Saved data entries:
★ ★ ★
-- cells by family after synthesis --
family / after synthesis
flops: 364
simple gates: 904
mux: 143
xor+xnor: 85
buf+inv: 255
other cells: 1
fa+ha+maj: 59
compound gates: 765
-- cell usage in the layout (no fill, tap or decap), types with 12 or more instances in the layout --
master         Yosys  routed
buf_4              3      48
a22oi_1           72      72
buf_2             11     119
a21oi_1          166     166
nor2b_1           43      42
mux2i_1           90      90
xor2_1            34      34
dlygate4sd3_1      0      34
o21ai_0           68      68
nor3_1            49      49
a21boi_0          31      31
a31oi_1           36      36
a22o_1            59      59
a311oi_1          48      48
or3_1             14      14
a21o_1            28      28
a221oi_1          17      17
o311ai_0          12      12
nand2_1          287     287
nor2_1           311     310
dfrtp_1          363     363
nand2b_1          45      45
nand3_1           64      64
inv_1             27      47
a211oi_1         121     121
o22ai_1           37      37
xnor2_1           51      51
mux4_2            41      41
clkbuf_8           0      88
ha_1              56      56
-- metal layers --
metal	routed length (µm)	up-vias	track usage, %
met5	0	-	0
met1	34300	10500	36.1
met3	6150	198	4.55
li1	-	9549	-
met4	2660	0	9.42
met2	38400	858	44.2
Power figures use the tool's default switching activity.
[config.mk]
export PLATFORM = sky130hd
export DESIGN_NAME = pdc_top
export DESIGN_NICKNAME = d
export VERILOG_FILES = /design/src/pdc_pkg.sv /design/src/pdc_top.sv /design/src/pdc_lead_map.sv
export VERILOG_INCLUDE_DIRS = /design/src /design/src/src
export SDC_FILE = /design/constraint.sdc
export NUM_CORES = 1
export LEC_CHECK = 0
export BUFFER_PORTS_ARGS = -buffer_cell sky130_fd_sc_hd__clkbuf_2
export CORE_UTILIZATION = 35
export CTS_CLUSTER_DIAMETER = 80
export DETAILED_ROUTE_END_ITERATION = 7
export PLACE_DENSITY = 0.76
export SLEW_MARGIN = 20
export SYNTH_ARGS = -nofsm -noshare
export SYNTH_HDL_FRONTEND = slang
export SYNTH_SLANG_ARGS = --single-unit
[constraint.sdc]
create_clock -name pclk -period 3.2 [get_ports pclk]
set_clock_uncertainty 0.15 [all_clocks]
set_input_delay 0.48 -clock pclk [delete_from_list [all_inputs] [get_ports pclk]]
set_output_delay 0.48 -clock pclk [all_outputs]
set_load 0.02 [all_outputs]
[src/pdc_consts.svh]
// constants for the pace detection configuration register
`ifndef PDC_CONSTS_SVH
`define PDC_CONSTS_SVH
`define PDC_ADDR_W 12
`define PDC_ADDR_CONFIG 12'h004
`define PDC_CONFIG_RESET 24'h000F88
`define PDC_FIELD_MASK 24'h000FFF
`define PDC_BIT_WIDTH_FILT 11
`define PDC_BIT_VALID_B 10
`define PDC_BIT_VALID_A 9
`define PDC_SEL_A_LSB 3
`define PDC_SEL_W 2
`define PDC_EN_LSB 0
`define PDC_RESERVED_MSB 23
`define PDC_RESERVED_LSB 12
`define PDC_RSV_ZERO 12'h000
`define PDC_RDATA_PAD 8'h00
`define PDC_RDATA_ZERO 32'h0000_0000
`define PDC_ONEHOT_BASE 4'h1
`define PDC_LEAD_SEL_A_RST 2'h1
`define PDC_LEAD_SEL_B_RST 2'h0
`define PDC_LEAD_SEL_C_RST 2'h3
`endif

[src/pdc_pkg.sv]
// types shared by the pace detection configuration block
package pdc_pkg;
    typedef enum logic [1:0] {
        PDC_LEAD_I,
        PDC_LEAD_II,
        PDC_LEAD_III,
        PDC_LEAD_AVF
    } pdc_lead_t;
    typedef logic [23:0] pdc_cfg_t;
endpackage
★ ★ ★
Required action: The expected result is every record above, duplicated exactly.

Result of the exercise:
-- cells by family after synthesis --
family / after synthesis
flops: 364
simple gates: 904
mux: 143
xor+xnor: 85
buf+inv: 255
other cells: 1
fa+ha+maj: 59
compound gates: 765
-- cell usage in the layout (no fill, tap or decap), types with 12 or more instances in the layout --
master         Yosys  routed
buf_4              3      48
a22oi_1           72      72
buf_2             11     119
a21oi_1          166     166
nor2b_1           43      42
mux2i_1           90      90
xor2_1            34      34
dlygate4sd3_1      0      34
o21ai_0           68      68
nor3_1            49      49
a21boi_0          31      31
a31oi_1           36      36
a22o_1            59      59
a311oi_1          48      48
or3_1             14      14
a21o_1            28      28
a221oi_1          17      17
o311ai_0          12      12
nand2_1          287     287
nor2_1           311     310
dfrtp_1          363     363
nand2b_1          45      45
nand3_1           64      64
inv_1             27      47
a211oi_1         121     121
o22ai_1           37      37
xnor2_1           51      51
mux4_2            41      41
clkbuf_8           0      88
ha_1              56      56
-- metal layers --
metal	routed length (µm)	up-vias	track usage, %
met5	0	-	0
met1	34300	10500	36.1
met3	6150	198	4.55
li1	-	9549	-
met4	2660	0	9.42
met2	38400	858	44.2
Power figures use the tool's default switching activity.
[config.mk]
export PLATFORM = sky130hd
export DESIGN_NAME = pdc_top
export DESIGN_NICKNAME = d
export VERILOG_FILES = /design/src/pdc_pkg.sv /design/src/pdc_top.sv /design/src/pdc_lead_map.sv
export VERILOG_INCLUDE_DIRS = /design/src /design/src/src
export SDC_FILE = /design/constraint.sdc
export NUM_CORES = 1
export LEC_CHECK = 0
export BUFFER_PORTS_ARGS = -buffer_cell sky130_fd_sc_hd__clkbuf_2
export CORE_UTILIZATION = 35
export CTS_CLUSTER_DIAMETER = 80
export DETAILED_ROUTE_END_ITERATION = 7
export PLACE_DENSITY = 0.76
export SLEW_MARGIN = 20
export SYNTH_ARGS = -nofsm -noshare
export SYNTH_HDL_FRONTEND = slang
export SYNTH_SLANG_ARGS = --single-unit
[constraint.sdc]
create_clock -name pclk -period 3.2 [get_ports pclk]
set_clock_uncertainty 0.15 [all_clocks]
set_input_delay 0.48 -clock pclk [delete_from_list [all_inputs] [get_ports pclk]]
set_output_delay 0.48 -clock pclk [all_outputs]
set_load 0.02 [all_outputs]
[src/pdc_consts.svh]
// constants for the pace detection configuration register
`ifndef PDC_CONSTS_SVH
`define PDC_CONSTS_SVH
`define PDC_ADDR_W 12
`define PDC_ADDR_CONFIG 12'h004
`define PDC_CONFIG_RESET 24'h000F88
`define PDC_FIELD_MASK 24'h000FFF
`define PDC_BIT_WIDTH_FILT 11
`define PDC_BIT_VALID_B 10
`define PDC_BIT_VALID_A 9
`define PDC_SEL_A_LSB 3
`define PDC_SEL_W 2
`define PDC_EN_LSB 0
`define PDC_RESERVED_MSB 23
`define PDC_RESERVED_LSB 12
`define PDC_RSV_ZERO 12'h000
`define PDC_RDATA_PAD 8'h00
`define PDC_RDATA_ZERO 32'h0000_0000
`define PDC_ONEHOT_BASE 4'h1
`define PDC_LEAD_SEL_A_RST 2'h1
`define PDC_LEAD_SEL_B_RST 2'h0
`define PDC_LEAD_SEL_C_RST 2'h3
`endif

[src/pdc_pkg.sv]
// types shared by the pace detection configuration block
package pdc_pkg;
    typedef enum logic [1:0] {
        PDC_LEAD_I,
        PDC_LEAD_II,
        PDC_LEAD_III,
        PDC_LEAD_AVF
    } pdc_lead_t;
    typedef logic [23:0] pdc_cfg_t;
endpackage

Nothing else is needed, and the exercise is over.